### WHAT THE EXERCISE ASKS
Within the listing below, the lines to output run from the one containing "79 | 7.02 |" through the one containing "Note: power is"; copy them exactly and nothing else.

- Opening Delimiter -

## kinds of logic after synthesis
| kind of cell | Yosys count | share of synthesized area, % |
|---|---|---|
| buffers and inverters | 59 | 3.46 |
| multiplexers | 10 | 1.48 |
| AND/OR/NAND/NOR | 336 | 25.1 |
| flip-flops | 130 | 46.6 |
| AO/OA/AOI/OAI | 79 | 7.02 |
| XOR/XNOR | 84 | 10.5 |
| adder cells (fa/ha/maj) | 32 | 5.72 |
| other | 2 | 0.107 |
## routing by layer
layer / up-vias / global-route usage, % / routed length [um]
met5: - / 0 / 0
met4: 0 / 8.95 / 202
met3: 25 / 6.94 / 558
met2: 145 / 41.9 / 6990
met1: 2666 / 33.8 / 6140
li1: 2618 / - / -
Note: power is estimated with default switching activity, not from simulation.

- Closing Delimiter -
- Opening Delimiter -

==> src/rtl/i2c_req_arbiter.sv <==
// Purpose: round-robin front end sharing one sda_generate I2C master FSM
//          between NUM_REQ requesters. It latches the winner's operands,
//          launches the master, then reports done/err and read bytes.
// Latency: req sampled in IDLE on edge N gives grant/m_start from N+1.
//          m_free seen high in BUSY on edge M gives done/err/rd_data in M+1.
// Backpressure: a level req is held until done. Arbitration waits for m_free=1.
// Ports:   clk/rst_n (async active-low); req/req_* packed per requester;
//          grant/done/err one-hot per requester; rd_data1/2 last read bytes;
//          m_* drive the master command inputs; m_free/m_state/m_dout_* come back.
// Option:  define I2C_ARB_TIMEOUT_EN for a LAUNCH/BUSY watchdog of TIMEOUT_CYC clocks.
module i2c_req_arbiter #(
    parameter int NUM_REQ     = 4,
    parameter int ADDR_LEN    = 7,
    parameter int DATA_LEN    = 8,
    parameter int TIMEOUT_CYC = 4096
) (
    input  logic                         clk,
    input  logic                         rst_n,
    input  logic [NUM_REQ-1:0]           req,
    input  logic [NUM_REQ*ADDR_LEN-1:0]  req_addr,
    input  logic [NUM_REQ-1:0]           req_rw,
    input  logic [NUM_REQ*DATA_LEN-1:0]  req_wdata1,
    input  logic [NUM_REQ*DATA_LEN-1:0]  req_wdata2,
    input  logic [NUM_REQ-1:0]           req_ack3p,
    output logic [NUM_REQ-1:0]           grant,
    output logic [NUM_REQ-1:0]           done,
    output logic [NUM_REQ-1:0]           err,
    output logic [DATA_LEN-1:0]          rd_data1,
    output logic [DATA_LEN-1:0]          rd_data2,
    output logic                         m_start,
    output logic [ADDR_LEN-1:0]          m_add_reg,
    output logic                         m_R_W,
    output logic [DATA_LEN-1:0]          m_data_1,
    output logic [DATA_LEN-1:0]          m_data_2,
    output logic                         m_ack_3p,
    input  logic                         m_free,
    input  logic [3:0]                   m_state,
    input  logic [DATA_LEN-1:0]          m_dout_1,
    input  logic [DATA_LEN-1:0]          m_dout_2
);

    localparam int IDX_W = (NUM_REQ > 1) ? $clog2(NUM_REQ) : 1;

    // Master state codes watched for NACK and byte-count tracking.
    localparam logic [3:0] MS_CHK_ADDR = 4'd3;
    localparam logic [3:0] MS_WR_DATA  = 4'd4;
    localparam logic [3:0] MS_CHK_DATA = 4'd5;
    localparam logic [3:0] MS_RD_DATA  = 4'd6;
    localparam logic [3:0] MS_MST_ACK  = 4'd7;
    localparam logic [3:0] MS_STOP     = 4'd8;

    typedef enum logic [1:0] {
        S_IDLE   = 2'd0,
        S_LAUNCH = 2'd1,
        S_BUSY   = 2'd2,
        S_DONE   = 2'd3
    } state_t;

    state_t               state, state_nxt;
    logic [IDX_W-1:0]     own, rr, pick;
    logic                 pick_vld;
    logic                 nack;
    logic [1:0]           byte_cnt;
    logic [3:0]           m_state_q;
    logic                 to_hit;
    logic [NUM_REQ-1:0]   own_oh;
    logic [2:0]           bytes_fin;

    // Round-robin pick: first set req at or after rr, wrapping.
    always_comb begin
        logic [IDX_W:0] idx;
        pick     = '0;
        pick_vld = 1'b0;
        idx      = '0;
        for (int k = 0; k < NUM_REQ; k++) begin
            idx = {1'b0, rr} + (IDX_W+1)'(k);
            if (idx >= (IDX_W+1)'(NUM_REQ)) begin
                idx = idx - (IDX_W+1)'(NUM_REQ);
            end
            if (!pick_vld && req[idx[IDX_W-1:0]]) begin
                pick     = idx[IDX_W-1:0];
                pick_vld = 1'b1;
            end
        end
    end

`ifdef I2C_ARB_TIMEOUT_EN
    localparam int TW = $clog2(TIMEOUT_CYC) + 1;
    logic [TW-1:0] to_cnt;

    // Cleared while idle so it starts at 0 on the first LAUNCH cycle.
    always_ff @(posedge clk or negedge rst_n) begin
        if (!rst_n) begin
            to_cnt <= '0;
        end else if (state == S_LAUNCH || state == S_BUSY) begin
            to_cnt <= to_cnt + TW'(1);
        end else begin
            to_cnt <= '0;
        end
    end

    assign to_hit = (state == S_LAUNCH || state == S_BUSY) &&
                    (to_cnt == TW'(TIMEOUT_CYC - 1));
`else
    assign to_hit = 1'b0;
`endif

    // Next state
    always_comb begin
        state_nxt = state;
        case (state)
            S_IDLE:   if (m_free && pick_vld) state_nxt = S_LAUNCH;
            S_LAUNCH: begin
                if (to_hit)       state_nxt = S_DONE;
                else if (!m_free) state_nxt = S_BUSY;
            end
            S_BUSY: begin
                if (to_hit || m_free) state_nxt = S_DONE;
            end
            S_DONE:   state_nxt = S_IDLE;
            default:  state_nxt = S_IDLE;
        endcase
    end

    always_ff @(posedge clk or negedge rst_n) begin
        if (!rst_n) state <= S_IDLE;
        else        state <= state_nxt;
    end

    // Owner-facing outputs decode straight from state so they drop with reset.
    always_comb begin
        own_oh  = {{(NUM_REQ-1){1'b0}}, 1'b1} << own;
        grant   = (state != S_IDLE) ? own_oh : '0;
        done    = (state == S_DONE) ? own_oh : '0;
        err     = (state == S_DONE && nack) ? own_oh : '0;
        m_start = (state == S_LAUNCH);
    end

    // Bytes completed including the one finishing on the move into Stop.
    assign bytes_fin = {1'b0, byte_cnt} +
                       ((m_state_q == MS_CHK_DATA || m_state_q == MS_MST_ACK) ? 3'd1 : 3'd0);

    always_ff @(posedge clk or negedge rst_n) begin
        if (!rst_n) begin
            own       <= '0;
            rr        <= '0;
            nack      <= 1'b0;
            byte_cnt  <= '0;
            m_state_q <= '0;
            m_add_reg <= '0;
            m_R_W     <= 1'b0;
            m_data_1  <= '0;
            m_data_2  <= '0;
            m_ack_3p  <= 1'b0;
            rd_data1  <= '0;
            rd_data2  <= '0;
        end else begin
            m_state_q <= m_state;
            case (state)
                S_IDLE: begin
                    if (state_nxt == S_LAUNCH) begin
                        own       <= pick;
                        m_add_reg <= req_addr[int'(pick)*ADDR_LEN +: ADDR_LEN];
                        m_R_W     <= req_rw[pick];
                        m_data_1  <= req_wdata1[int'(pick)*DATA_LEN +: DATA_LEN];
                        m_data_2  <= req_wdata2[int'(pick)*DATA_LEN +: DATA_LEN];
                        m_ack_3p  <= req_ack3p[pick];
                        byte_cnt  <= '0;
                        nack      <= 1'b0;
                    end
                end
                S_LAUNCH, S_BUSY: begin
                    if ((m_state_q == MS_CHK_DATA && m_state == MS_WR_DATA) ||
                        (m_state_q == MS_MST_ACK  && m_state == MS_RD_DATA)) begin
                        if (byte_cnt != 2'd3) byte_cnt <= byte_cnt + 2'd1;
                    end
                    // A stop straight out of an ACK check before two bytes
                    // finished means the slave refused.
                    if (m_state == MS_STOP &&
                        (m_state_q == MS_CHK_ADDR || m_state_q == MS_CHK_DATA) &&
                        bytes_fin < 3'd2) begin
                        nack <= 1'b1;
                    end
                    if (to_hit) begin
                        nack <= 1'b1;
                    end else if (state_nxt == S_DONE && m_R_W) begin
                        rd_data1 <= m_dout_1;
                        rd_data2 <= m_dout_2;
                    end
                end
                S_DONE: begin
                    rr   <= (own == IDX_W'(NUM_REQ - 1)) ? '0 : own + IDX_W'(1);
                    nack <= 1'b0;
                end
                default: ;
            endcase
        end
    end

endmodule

- Closing Delimiter -

### SOLUTION
| AO/OA/AOI/OAI | 79 | 7.02 |
| XOR/XNOR | 84 | 10.5 |
| adder cells (fa/ha/maj) | 32 | 5.72 |
| other | 2 | 0.107 |
## routing by layer
layer / up-vias / global-route usage, % / routed length [um]
met5: - / 0 / 0
met4: 0 / 8.95 / 202
met3: 25 / 6.94 / 558
met2: 145 / 41.9 / 6990
met1: 2666 / 33.8 / 6140
li1: 2618 / - / -
Note: power is estimated with default switching activity, not from simulation.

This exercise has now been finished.